[Stored items]
☆ ☆ ☆ ☆

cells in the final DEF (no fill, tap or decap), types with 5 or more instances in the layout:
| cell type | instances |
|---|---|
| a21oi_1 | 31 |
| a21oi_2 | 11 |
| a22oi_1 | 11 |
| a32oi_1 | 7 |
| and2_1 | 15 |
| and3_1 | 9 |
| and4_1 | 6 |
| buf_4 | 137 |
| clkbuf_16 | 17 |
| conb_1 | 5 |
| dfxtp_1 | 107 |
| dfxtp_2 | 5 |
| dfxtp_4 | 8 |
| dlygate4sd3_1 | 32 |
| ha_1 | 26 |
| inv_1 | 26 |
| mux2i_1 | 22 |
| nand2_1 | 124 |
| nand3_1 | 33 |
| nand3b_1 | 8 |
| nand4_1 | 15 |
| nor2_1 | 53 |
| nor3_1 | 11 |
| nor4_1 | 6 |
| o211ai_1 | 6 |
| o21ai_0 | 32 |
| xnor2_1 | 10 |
## src/inc/spare_bit_pkg.sv

```systemverilog
// constants and types shared by the spare-bit buffer block
package spare_bit_pkg;
	// register map: page and offset
	localparam logic [7:0] PAGE_CTRL = 8'h01;
	localparam logic [7:0] PAGE_TX_SPARE = 8'h0E;
	localparam logic [7:0] PAGE_RX_SPARE = 8'h0F;
	localparam logic [4:0] OFF_SPARE_FIRST = 5'h10;
	localparam logic [4:0] OFF_SPARE_LAST = 5'h14;
	localparam logic [4:0] OFF_SPARE_CTRL = 5'h17;
	// field position of the transmit enable in the control register
	localparam int SPARE_TX_EN_BIT = 0;
	// reset values
	localparam logic [7:0] SPARE_BYTE_RST = 8'h00;
	localparam logic SPARE_TX_EN_RST = 1'b0;
	// counts
	localparam int SPARE_BYTES = 5;
	localparam int SPARE_FIRST_POS = 4;
	localparam logic [2:0] SPARE_LAST_SLOT = 3'h7;
	// host access kind
	typedef enum logic [1:0] {
		ACC_IDLE = 2'b00,
		ACC_READ = 2'b01,
		ACC_WRITE = 2'b10
	} acc_kind_t;
endpackage : spare_bit_pkg

```

## src/spare_bit_slot_counter.sv

```systemverilog
// counts odd frames into the eight-frame sequence of spare bits
`timescale 1ns/1ps
module spare_bit_slot_counter
	import spare_bit_pkg::*;
(
	// clock and reset
	input wire logic clk_i,
	input wire logic srst_i,
	// frame timing
	input wire logic odd_frame_i,
	input wire logic mf_start_i,
	input wire logic crc4_mf_i,
	// sequence position
	output logic [2:0] slot_o,
	output logic last_o
);
	typedef struct packed {
		logic [2:0] slot;
	} cnt_state_t;
	cnt_state_t s_q, s_d;

	// advance per odd frame; multiframe start pins slot 0 under crc-4
	always_comb begin
		s_d = s_q;
		if (odd_frame_i) begin
			if (crc4_mf_i && mf_start_i) begin
				s_d.slot = 3'h1;
			end else begin
				s_d.slot = s_q.slot + 3'h1;
			end
		end
	end

	always_ff @(posedge clk_i) begin
		if (srst_i) begin
			s_q <= '0;
		end else begin
			s_q <= s_d;
		end
	end

	// slot used by the current odd frame
	assign slot_o = (crc4_mf_i && mf_start_i) ? 3'h0 : s_q.slot;
	assign last_o = (slot_o == SPARE_LAST_SLOT);
endmodule : spare_bit_slot_counter

```

## src/e1_spare_bit_buffers.sv

```systemverilog
// E1 spare bit transmit and receive buffers with paged host access
`timescale 1ns/1ps
// Functional notes
// - five host-writable transmit bytes at page 0EH offsets 10H to 14H
// - transmit bytes inserted only while the transmit enable bit is one
// - with crc-4 alignment byte n goes to bit n+4 of frames 1..15 odd
// - without alignment bits go into eight consecutive odd frames
// - byte index 0..4 maps to spare-bit positions four through eight
// - five host-readable receive bytes at page 0FH offsets 10H to 14H
// - receive byte n captures bit n+4 of the odd frame sequence
module e1_spare_bit_buffers
	import spare_bit_pkg::*;
(
	// clock and reset
	input wire logic clk_i,
	input wire logic srst_i,
	// host register port
	input wire logic [7:0] page_i,
	input wire logic [4:0] addr_i,
	input wire logic rd_i,
	input wire logic wr_i,
	input wire logic [7:0] wdata_i,
	output logic [7:0] rdata_o,
	output logic rvalid_o,
	// framer timing
	input wire logic ts0_odd_i,
	input wire logic mf_start_i,
	input wire logic crc4_mf_i,
	// receive spare bits of the current odd frame, positions 4..8
	input wire logic [4:0] rx_bits_i,
	// transmit spare bits for the current odd frame
	output logic [4:0] tx_bits_o,
	output logic tx_insert_o,
	output logic rx_spare_bit_frame15_o
);
	typedef struct packed {
		logic [SPARE_BYTES-1:0][7:0] tx_buf;
		logic [SPARE_BYTES-1:0][7:0] rx_shift;
		logic [SPARE_BYTES-1:0][7:0] rx_buf;
		logic spare_bit_tx_enable;
		logic [7:0] rdata;
		logic rvalid;
		logic [4:0] tx_bits;
		logic tx_insert;
		logic frame15;
	} state_t;
	state_t s_q, s_d;

	logic [2:0] slot;
	logic last;
	acc_kind_t acc;

	// true when the offset falls in the spare byte range
	function automatic logic in_spare(input logic [4:0] a);
		return (a >= OFF_SPARE_FIRST) && (a <= OFF_SPARE_LAST);
	endfunction : in_spare

	function automatic logic [2:0] spare_idx(input logic [4:0] a);
		return 3'(a - OFF_SPARE_FIRST);
	endfunction : spare_idx

	spare_bit_slot_counter u_slot (
		.clk_i(clk_i),
		.srst_i(srst_i),
		.odd_frame_i(ts0_odd_i),
		.mf_start_i(mf_start_i),
		.crc4_mf_i(crc4_mf_i),
		.slot_o(slot),
		.last_o(last)
	);

	assign acc = wr_i ? ACC_WRITE : (rd_i ? ACC_READ : ACC_IDLE);

	// next state for host access and frame processing
	always_comb begin
		s_d = s_q;
		s_d.rvalid = 1'b0;
		s_d.tx_insert = 1'b0;
		unique case (acc)
			ACC_WRITE: begin
				if (page_i == PAGE_TX_SPARE && in_spare(addr_i)) begin
					s_d.tx_buf[spare_idx(addr_i)] = wdata_i;
				end
				if (page_i == PAGE_CTRL && addr_i == OFF_SPARE_CTRL) begin
					s_d.spare_bit_tx_enable = wdata_i[SPARE_TX_EN_BIT];
				end
			end
			ACC_READ: begin
				s_d.rvalid = 1'b1;
				s_d.rdata = 8'h00;
				if (page_i == PAGE_TX_SPARE && in_spare(addr_i)) begin
					s_d.rdata = s_q.tx_buf[spare_idx(addr_i)];
				end
				if (page_i == PAGE_RX_SPARE && in_spare(addr_i)) begin
					s_d.rdata = s_q.rx_buf[spare_idx(addr_i)];
				end
				if (page_i == PAGE_CTRL && addr_i == OFF_SPARE_CTRL) begin
					s_d.rdata = {7'h00, s_q.spare_bit_tx_enable};
				end
			end
			ACC_IDLE: begin
			end
			default: begin
			end
		endcase
		if (ts0_odd_i) begin
			for (int n = 0; n < SPARE_BYTES; n++) begin
				// slot 0 takes msb, slot 7 the lsb
				s_d.tx_bits[n] = s_q.tx_buf[n][SPARE_LAST_SLOT - slot];
				s_d.rx_shift[n] = {s_q.rx_shift[n][6:0], rx_bits_i[n]};
			end
			s_d.tx_insert = s_q.spare_bit_tx_enable;
			if (last) begin
				for (int n = 0; n < SPARE_BYTES; n++) begin
					s_d.rx_buf[n] = {s_q.rx_shift[n][6:0], rx_bits_i[n]};
				end
				s_d.frame15 = rx_bits_i[0];
			end
		end
	end

	// state register
	always_ff @(posedge clk_i) begin
		if (srst_i) begin
			s_q <= '0;
		end else begin
			s_q <= s_d;
		end
	end

	assign rdata_o = s_q.rdata;
	assign rvalid_o = s_q.rvalid;
	assign tx_bits_o = s_q.tx_bits;
	assign tx_insert_o = s_q.tx_insert;
	assign rx_spare_bit_frame15_o = s_q.frame15;
endmodule : e1_spare_bit_buffers

```
## src/ssp_defines.svh

```systemverilog
// shared constants for the sync serial port i2c block
// assumes inclusion by bare name from design files
`ifndef SSP_DEFINES_SVH
`define SSP_DEFINES_SVH
`define CLK_PERIOD_NS 8
`define CTRL_RELEASE_BIT 4
`define ADDR_W 7
`define BYTE_W 8
`define BITS_PER_BYTE 4'h8
`define ACK_BIT_IDX 4'h8
`define BUF_DEPTH 2
`endif

```

## src/ssp_pkg.sv

```systemverilog
// types for the sync serial port i2c block
// assumes the defines header is compiled alongside
package ssp_pkg;
  typedef enum logic {MODE_SPI, MODE_I2C} port_mode_e;
  typedef enum logic [2:0] {ST_IDLE, ST_ADDR, ST_ADDR_ACK, ST_STRETCH, ST_SHIFT,
    ST_MACK} slave_state_e;
  typedef logic [7:0] byte_t;
endpackage

```

## src/byte_stream_if.sv

```systemverilog
// valid/ready byte carrier between the port's internal modules
// assumes both ends share one clock
`timescale 1ns/1ps
`default_nettype none
interface byte_stream_if;
  logic valid;
  logic ready;
  logic [7:0] data;
  modport src (output valid, output data, input ready);
  modport snk (input valid, input data, output ready);
endinterface
`default_nettype wire

```

## src/i2c_slave_tx.sv

```systemverilog
// i2c slave transmitter and master-mode event flags of the sync serial port
// assumes SCL/SDA arrive asynchronously; software ports are on MCLK
`timescale 1ns/1ps
`default_nettype none
`include "ssp_defines.svh"
module i2c_slave_tx #(
  parameter int BUF_DEPTH = `BUF_DEPTH
) (
  input wire logic MCLK,
  input wire logic RST,
  input wire logic PORT_ENABLE,
  input wire logic MODE_I2C,
  input wire logic MASTER_MODE,
  input wire logic [6:0] SLAVE_ADDR,
  input wire logic [7:0] TX_DATA,
  input wire logic TX_WRITE,
  input wire logic CTRL_WRITE,
  input wire logic [7:0] CTRL_DATA,
  input wire logic IRQ_CLEAR,
  input wire logic IRQ_ENABLE,
  input wire logic M_START_EV,
  input wire logic M_BYTE_EV,
  input wire logic M_ACK_EV,
  input wire logic M_SCL_DRIVE_LOW,
  input wire logic M_SDA_DRIVE_LOW,
  input wire logic SCL_IN,
  input wire logic SDA_IN,
  output logic SCL_OUT,
  output logic SCL_OE,
  output logic SDA_OUT,
  output logic SDA_OE,
  output logic TX_READY,
  output logic [7:0] SERIAL_BUFFER,
  output logic READ_FLAG,
  output logic START_SEEN,
  output logic STOP_SEEN,
  output logic BUS_FREE,
  output logic CLOCK_RELEASE,
  output logic PORT_IRQ_FLAG,
  output logic PORT_IRQ,
  output logic NACK_SEEN
);
  logic [1:0] pins;
  logic scl_q_reg, sda_q_reg;
  logic scl_rise, scl_fall, start_ev, stop_ev;
  logic i2c_on;
  ssp_pkg::slave_state_e state_reg;
  ssp_pkg::byte_t serial_shift_reg;
  ssp_pkg::byte_t serial_buffer_reg;
  logic [3:0] bit_cnt_reg;
  logic sda_low_reg, scl_hold_reg;
  logic release_hit, tx_take;
  logic ninth_reg;
  byte_stream_if wr_s ();
  byte_stream_if rd_s ();

  // bus pins reach logic only through two flops
  pin_sync #(.W(2)) u_sync (
    .clk(MCLK),
    .rst(RST),
    .d({SCL_IN, SDA_IN}),
    .q(pins)
  );

  // exactly one serial mode at a time; spi logic lives elsewhere
  assign i2c_on = PORT_ENABLE && (MODE_I2C == 1'(ssp_pkg::MODE_I2C));

  always_ff @(posedge MCLK) begin
    if (RST) begin
      scl_q_reg <= 1'h1;
      sda_q_reg <= 1'h1;
    end else begin
      scl_q_reg <= pins[1];
      sda_q_reg <= pins[0];
    end
  end
  assign scl_rise = pins[1] && !scl_q_reg;
  assign scl_fall = !pins[1] && scl_q_reg;
  assign start_ev = pins[1] && scl_q_reg && sda_q_reg && !pins[0];
  assign stop_ev = pins[1] && scl_q_reg && !sda_q_reg && pins[0];

  // software writes go through the buffer; full shows as not ready
  assign wr_s.valid = TX_WRITE;
  assign wr_s.data = TX_DATA;
  tx_buffer #(.DEPTH(BUF_DEPTH), .W(`BYTE_W)) u_buf (
    .clk(MCLK),
    .rst(RST),
    .in_s(wr_s.snk),
    .out_s(rd_s.src)
  );
  assign release_hit = CTRL_WRITE && CTRL_DATA[`CTRL_RELEASE_BIT];
  assign tx_take = (state_reg == ssp_pkg::ST_STRETCH) && rd_s.valid && CLOCK_RELEASE;
  assign rd_s.ready = tx_take;

  // slave sequencer
  always_ff @(posedge MCLK) begin
    if (RST || !i2c_on || MASTER_MODE) begin
      state_reg <= ssp_pkg::ST_IDLE;
      bit_cnt_reg <= 4'h0;
      serial_shift_reg <= 8'h00;
      sda_low_reg <= 1'h0;
      scl_hold_reg <= 1'h0;
      NACK_SEEN <= 1'h0;
    end else if (start_ev) begin
      NACK_SEEN <= 1'h0;
      state_reg <= ssp_pkg::ST_ADDR;
      bit_cnt_reg <= 4'h0;
      sda_low_reg <= 1'h0;
      scl_hold_reg <= 1'h0;
    end else if (stop_ev) begin
      NACK_SEEN <= 1'h0;
      state_reg <= ssp_pkg::ST_IDLE;
      sda_low_reg <= 1'h0;
      scl_hold_reg <= 1'h0;
    end else begin
      NACK_SEEN <= 1'h0;
      case (state_reg)
        ssp_pkg::ST_IDLE: begin
          bit_cnt_reg <= 4'h0;
        end
        ssp_pkg::ST_ADDR: begin
          if (scl_rise) begin
            serial_shift_reg <= {serial_shift_reg[6:0], pins[0]};
            bit_cnt_reg <= bit_cnt_reg + 4'h1;
          end else if (scl_fall && bit_cnt_reg == `BITS_PER_BYTE) begin
            // only a read request to our address is answered
            if (serial_shift_reg[7:1] == SLAVE_ADDR && serial_shift_reg[0]) begin
              sda_low_reg <= 1'h1;
              state_reg <= ssp_pkg::ST_ADDR_ACK;
            end else begin
              state_reg <= ssp_pkg::ST_IDLE;
            end
          end
        end
        ssp_pkg::ST_ADDR_ACK: begin
          // ack held through the ninth pulse, then clock stretched
          if (scl_fall) begin
            sda_low_reg <= 1'h0;
            scl_hold_reg <= 1'h1;
            state_reg <= ssp_pkg::ST_STRETCH;
          end
        end
        ssp_pkg::ST_STRETCH: begin
          // data load plus release must both happen before clocking resumes
          if (tx_take) begin
            serial_shift_reg <= rd_s.data;
            sda_low_reg <= !rd_s.data[7];
            bit_cnt_reg <= 4'h1;
            scl_hold_reg <= 1'h0;
            state_reg <= ssp_pkg::ST_SHIFT;
          end
        end
        ssp_pkg::ST_SHIFT: begin
          // change sda only after scl falls so it is steady while high
          if (scl_fall) begin
            if (bit_cnt_reg == `BITS_PER_BYTE) begin
              sda_low_reg <= 1'h0;
              state_reg <= ssp_pkg::ST_MACK;
            end else begin
              serial_shift_reg <= {serial_shift_reg[6:0], 1'h0};
              sda_low_reg <= !serial_shift_reg[6];
              bit_cnt_reg <= bit_cnt_reg + 4'h1;
            end
          end
        end
        ssp_pkg::ST_MACK: begin
          if (scl_rise) begin
            if (pins[0]) begin
              NACK_SEEN <= 1'h1;
              state_reg <= ssp_pkg::ST_IDLE;
            end else begin
              bit_cnt_reg <= `ACK_BIT_IDX;
            end
          end else if (scl_fall && bit_cnt_reg == `ACK_BIT_IDX) begin
            scl_hold_reg <= 1'h1;
            state_reg <= ssp_pkg::ST_STRETCH;
          end
        end
        default: begin
          state_reg <= ssp_pkg::ST_IDLE;
        end
      endcase
    end
  end

  // received address, read/write status and each byte taken for sending, for software
  always_ff @(posedge MCLK) begin
    if (RST) begin
      serial_buffer_reg <= 8'h00;
      READ_FLAG <= 1'h0;
    end else if (state_reg == ssp_pkg::ST_ADDR && scl_fall && bit_cnt_reg == `BITS_PER_BYTE
                 && serial_shift_reg[7:1] == SLAVE_ADDR) begin
      serial_buffer_reg <= serial_shift_reg;
      READ_FLAG <= serial_shift_reg[0];
    end else if (tx_take) begin
      serial_buffer_reg <= rd_s.data;
    end
  end
  assign SERIAL_BUFFER = serial_buffer_reg;

  // release bit: software sets it, hardware clears it when the byte is taken and stretching ends
  always_ff @(posedge MCLK) begin
    if (RST || !i2c_on) begin
      CLOCK_RELEASE <= 1'h0;
    end else if (release_hit) begin
      CLOCK_RELEASE <= 1'h1;
    end else if (tx_take) begin
      CLOCK_RELEASE <= 1'h0;
    end
  end

  // start/stop seen flags; disabling the port wipes them
  always_ff @(posedge MCLK) begin
    if (RST || !i2c_on) begin
      START_SEEN <= 1'h0;
      STOP_SEEN <= 1'h0;
    end else if (start_ev) begin
      START_SEEN <= 1'h1;
      STOP_SEEN <= 1'h0;
    end else if (stop_ev) begin
      START_SEEN <= 1'h0;
      STOP_SEEN <= 1'h1;
    end
  end

  // bus available to a master after stop, or when never used
  always_ff @(posedge MCLK) begin
    if (RST) begin
      BUS_FREE <= 1'h0;
    end else begin
      BUS_FREE <= i2c_on && (STOP_SEEN || (!START_SEEN && !STOP_SEEN));
    end
  end

  // ninth pulse seen high; kept apart from the sequencer because a nack
  // sends the sequencer to idle before the ninth falling edge arrives
  always_ff @(posedge MCLK) begin
    if (RST || !i2c_on || MASTER_MODE) begin
      ninth_reg <= 1'h0;
    end else if (state_reg == ssp_pkg::ST_MACK && scl_rise) begin
      ninth_reg <= 1'h1;
    end else if (scl_fall || start_ev || stop_ev) begin
      ninth_reg <= 1'h0;
    end
  end

  // irq flag: hardware set beats software clear in the same cycle
  always_ff @(posedge MCLK) begin
    if (RST) begin
      PORT_IRQ_FLAG <= 1'h0;
    end else if ((state_reg == ssp_pkg::ST_ADDR_ACK && scl_fall)
                 || (ninth_reg && scl_fall)) begin
      PORT_IRQ_FLAG <= 1'h1;
    end else if (i2c_on && MASTER_MODE
                 && (M_START_EV || stop_ev || M_BYTE_EV || M_ACK_EV)) begin
      PORT_IRQ_FLAG <= 1'h1;
    end else if (IRQ_CLEAR) begin
      PORT_IRQ_FLAG <= 1'h0;
    end
  end

  always_ff @(posedge MCLK) begin
    if (RST) begin
      PORT_IRQ <= 1'h0;
    end else begin
      PORT_IRQ <= PORT_IRQ_FLAG && IRQ_ENABLE;
    end
  end

  // pin drivers; master mode hands the lines to the sequencer inputs
  always_ff @(posedge MCLK) begin
    if (RST || !i2c_on) begin
      SCL_OE <= 1'h0;
      SDA_OE <= 1'h0;
    end else if (MASTER_MODE) begin
      SCL_OE <= M_SCL_DRIVE_LOW;
      SDA_OE <= M_SDA_DRIVE_LOW;
    end else begin
      SCL_OE <= scl_hold_reg;
      SDA_OE <= sda_low_reg;
    end
  end
  always_ff @(posedge MCLK) begin
    if (RST) begin
      SCL_OUT <= 1'h0;
      SDA_OUT <= 1'h0;
      TX_READY <= 1'h0;
    end else begin
      SCL_OUT <= 1'h0;
      SDA_OUT <= 1'h0;
      TX_READY <= wr_s.ready;
    end
  end
endmodule
`default_nettype wire

```

## src/pin_sync.sv

```systemverilog
// two-flop synchroniser for pins arriving from the bus
// assumes async inputs; only the second flop is read
`timescale 1ns/1ps
`default_nettype none
module pin_sync #(
  parameter int W = 2
) (
  input wire logic clk,
  input wire logic rst,
  input wire logic [W-1:0] d,
  output logic [W-1:0] q
);
  logic [W-1:0] meta_reg;
  // first flop feeds only the second
  always_ff @(posedge clk) begin
    if (rst) begin
      meta_reg <= '1;
      q <= '1;
    end else begin
      meta_reg <= d;
      q <= meta_reg;
    end
  end
endmodule
`default_nettype wire

```

## src/tx_buffer.sv

```systemverilog
// two-entry buffer for transmit bytes written by software
// assumes source and sink on the same clock
`timescale 1ns/1ps
`default_nettype none
module tx_buffer #(
  parameter int DEPTH = 2,
  parameter int W = 8
) (
  input wire logic clk,
  input wire logic rst,
  byte_stream_if.snk in_s,
  byte_stream_if.src out_s
);
  logic [W-1:0] mem_reg [DEPTH];
  logic [0:0] wr_reg, rd_reg;
  logic [1:0] cnt_reg;
  logic push, pop;
  assign push = in_s.valid && in_s.ready;
  assign pop = out_s.valid && out_s.ready;
  // full stalls the writer, empty stalls the reader
  assign in_s.ready = (cnt_reg != 2'(DEPTH));
  assign out_s.valid = (cnt_reg != 2'h0);
  assign out_s.data = mem_reg[rd_reg];
  always_ff @(posedge clk) begin
    if (push) begin
      mem_reg[wr_reg] <= in_s.data;
    end
  end
  always_ff @(posedge clk) begin
    if (rst) begin
      wr_reg <= 1'h0;
      rd_reg <= 1'h0;
      cnt_reg <= 2'h0;
    end else begin
      if (push) begin
        wr_reg <= ~wr_reg;
      end
      if (pop) begin
        rd_reg <= ~rd_reg;
      end
      cnt_reg <= cnt_reg + {1'h0, push} - {1'h0, pop};
    end
  end
endmodule
`default_nettype wire

```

☆ ☆ ☆ ☆

**ABOUT THIS TASK**
In the reply, include exactly the lines from the beginning of the entries above through the line holding "nor4_1 | 6 |", and nothing besides.

**ANSWER BOX**
cells in the final DEF (no fill, tap or decap), types with 5 or more instances in the layout:
| cell type | instances |
|---|---|
| a21oi_1 | 31 |
| a21oi_2 | 11 |
| a22oi_1 | 11 |
| a32oi_1 | 7 |
| and2_1 | 15 |
| and3_1 | 9 |
| and4_1 | 6 |
| buf_4 | 137 |
| clkbuf_16 | 17 |
| conb_1 | 5 |
| dfxtp_1 | 107 |
| dfxtp_2 | 5 |
| dfxtp_4 | 8 |
| dlygate4sd3_1 | 32 |
| ha_1 | 26 |
| inv_1 | 26 |
| mux2i_1 | 22 |
| nand2_1 | 124 |
| nand3_1 | 33 |
| nand3b_1 | 8 |
| nand4_1 | 15 |
| nor2_1 | 53 |
| nor3_1 | 11 |
| nor4_1 | 6 |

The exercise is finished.